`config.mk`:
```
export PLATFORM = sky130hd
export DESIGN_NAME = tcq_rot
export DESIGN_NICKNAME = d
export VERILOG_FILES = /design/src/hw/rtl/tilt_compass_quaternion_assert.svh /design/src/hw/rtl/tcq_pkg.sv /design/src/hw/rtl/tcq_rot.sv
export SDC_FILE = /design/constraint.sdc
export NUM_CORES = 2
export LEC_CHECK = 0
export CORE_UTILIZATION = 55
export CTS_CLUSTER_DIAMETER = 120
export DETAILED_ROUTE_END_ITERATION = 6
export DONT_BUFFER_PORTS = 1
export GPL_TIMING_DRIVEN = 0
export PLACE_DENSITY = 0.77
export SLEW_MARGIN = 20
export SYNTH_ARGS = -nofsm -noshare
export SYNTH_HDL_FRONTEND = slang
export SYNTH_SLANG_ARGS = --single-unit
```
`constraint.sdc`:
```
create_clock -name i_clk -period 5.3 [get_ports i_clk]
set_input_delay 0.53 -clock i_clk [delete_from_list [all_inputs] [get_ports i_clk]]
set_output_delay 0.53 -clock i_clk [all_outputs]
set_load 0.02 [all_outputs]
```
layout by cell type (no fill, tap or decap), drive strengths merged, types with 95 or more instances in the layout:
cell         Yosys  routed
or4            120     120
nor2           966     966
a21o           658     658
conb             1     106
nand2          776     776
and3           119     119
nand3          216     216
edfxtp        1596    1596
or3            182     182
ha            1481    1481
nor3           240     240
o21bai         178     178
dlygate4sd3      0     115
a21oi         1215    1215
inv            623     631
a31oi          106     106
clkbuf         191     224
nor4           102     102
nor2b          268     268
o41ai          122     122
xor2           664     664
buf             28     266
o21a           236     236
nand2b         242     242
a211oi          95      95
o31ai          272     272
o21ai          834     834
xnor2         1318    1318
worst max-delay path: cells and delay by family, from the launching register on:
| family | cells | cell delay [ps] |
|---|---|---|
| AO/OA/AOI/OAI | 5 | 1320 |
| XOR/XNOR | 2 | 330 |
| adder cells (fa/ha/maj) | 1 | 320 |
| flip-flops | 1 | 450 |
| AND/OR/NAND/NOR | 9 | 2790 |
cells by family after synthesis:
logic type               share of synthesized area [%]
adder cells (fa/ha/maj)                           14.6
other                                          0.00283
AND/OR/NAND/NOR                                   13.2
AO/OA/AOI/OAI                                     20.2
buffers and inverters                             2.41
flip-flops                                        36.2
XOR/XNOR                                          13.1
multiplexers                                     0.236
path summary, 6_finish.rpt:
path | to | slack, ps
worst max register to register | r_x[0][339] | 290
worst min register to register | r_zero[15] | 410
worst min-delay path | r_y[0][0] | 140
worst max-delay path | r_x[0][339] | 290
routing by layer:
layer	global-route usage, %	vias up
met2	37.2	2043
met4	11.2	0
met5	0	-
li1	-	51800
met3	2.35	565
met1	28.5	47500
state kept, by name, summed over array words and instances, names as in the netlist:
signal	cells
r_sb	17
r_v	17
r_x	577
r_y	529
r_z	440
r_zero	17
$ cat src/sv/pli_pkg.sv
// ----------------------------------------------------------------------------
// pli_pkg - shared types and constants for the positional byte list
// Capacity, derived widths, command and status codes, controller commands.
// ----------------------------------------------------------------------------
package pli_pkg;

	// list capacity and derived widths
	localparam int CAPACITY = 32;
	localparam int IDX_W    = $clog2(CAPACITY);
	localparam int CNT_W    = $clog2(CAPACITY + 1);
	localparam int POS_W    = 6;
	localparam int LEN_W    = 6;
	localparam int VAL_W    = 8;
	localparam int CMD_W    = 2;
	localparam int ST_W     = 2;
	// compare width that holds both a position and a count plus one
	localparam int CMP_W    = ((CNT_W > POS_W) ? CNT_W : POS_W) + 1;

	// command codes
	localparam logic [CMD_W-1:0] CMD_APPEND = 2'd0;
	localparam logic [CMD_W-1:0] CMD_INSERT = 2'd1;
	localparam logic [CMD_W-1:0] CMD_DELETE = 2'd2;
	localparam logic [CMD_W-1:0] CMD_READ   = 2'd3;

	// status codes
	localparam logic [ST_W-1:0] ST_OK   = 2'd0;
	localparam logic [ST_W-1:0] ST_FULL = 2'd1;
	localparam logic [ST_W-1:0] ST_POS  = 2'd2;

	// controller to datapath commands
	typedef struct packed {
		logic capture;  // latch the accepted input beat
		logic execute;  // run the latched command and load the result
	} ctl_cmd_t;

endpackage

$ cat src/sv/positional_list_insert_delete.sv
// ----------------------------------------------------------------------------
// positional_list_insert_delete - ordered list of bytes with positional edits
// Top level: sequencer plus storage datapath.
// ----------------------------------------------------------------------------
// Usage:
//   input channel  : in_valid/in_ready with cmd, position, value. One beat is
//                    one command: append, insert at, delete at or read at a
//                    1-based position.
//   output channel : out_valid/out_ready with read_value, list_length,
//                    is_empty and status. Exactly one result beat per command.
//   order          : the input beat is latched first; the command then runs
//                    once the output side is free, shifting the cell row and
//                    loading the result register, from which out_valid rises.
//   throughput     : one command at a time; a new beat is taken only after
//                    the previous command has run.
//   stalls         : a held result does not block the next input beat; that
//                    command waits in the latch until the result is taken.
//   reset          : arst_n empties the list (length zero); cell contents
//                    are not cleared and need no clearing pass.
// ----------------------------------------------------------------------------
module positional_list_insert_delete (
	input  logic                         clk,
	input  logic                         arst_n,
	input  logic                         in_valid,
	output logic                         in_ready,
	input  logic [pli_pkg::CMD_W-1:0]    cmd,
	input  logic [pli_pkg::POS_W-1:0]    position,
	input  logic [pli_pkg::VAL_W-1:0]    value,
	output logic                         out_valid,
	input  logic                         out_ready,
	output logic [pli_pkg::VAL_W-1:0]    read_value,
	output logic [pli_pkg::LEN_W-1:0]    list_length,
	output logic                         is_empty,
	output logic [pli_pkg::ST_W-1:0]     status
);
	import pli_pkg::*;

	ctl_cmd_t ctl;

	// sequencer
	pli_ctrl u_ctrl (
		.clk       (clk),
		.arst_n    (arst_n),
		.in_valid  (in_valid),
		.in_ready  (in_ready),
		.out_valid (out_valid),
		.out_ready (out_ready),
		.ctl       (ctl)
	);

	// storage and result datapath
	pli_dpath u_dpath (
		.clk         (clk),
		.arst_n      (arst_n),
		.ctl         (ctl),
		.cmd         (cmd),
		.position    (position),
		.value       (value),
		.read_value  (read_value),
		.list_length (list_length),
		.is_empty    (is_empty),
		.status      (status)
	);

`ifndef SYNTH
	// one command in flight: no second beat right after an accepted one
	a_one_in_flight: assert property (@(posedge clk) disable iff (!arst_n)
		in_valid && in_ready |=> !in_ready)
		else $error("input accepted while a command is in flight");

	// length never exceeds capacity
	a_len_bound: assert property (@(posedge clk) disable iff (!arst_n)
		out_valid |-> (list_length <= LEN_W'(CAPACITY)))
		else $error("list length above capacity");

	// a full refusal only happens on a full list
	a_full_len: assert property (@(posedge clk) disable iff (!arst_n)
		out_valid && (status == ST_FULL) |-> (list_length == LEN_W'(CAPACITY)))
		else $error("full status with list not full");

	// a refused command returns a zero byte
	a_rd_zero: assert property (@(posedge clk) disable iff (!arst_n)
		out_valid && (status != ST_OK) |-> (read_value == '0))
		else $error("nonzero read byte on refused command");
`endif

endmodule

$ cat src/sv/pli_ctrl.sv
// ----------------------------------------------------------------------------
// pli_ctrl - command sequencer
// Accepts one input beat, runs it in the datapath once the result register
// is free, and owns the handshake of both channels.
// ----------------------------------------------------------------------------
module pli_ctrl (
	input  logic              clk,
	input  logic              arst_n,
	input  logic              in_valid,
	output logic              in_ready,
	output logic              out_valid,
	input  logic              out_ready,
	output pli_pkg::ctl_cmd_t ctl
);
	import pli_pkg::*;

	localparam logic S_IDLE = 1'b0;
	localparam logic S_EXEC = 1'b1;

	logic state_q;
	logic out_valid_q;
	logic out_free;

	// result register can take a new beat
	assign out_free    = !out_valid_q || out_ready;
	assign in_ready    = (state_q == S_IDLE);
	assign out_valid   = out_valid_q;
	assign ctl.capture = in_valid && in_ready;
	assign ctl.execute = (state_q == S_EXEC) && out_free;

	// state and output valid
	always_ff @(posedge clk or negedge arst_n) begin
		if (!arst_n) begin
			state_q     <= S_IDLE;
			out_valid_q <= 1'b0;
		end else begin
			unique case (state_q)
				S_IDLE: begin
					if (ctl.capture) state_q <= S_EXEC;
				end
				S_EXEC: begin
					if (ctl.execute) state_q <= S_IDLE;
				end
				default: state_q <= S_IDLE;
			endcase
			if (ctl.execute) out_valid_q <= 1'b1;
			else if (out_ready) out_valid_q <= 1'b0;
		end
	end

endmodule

- [The problem]: Look through the entries above; copy every line holding the string "worst".

- [Response area]:
worst max-delay path: cells and delay by family, from the launching register on:
worst max register to register | r_x[0][339] | 290
worst min register to register | r_zero[15] | 410
worst min-delay path | r_y[0][0] | 140
worst max-delay path | r_x[0][339] | 290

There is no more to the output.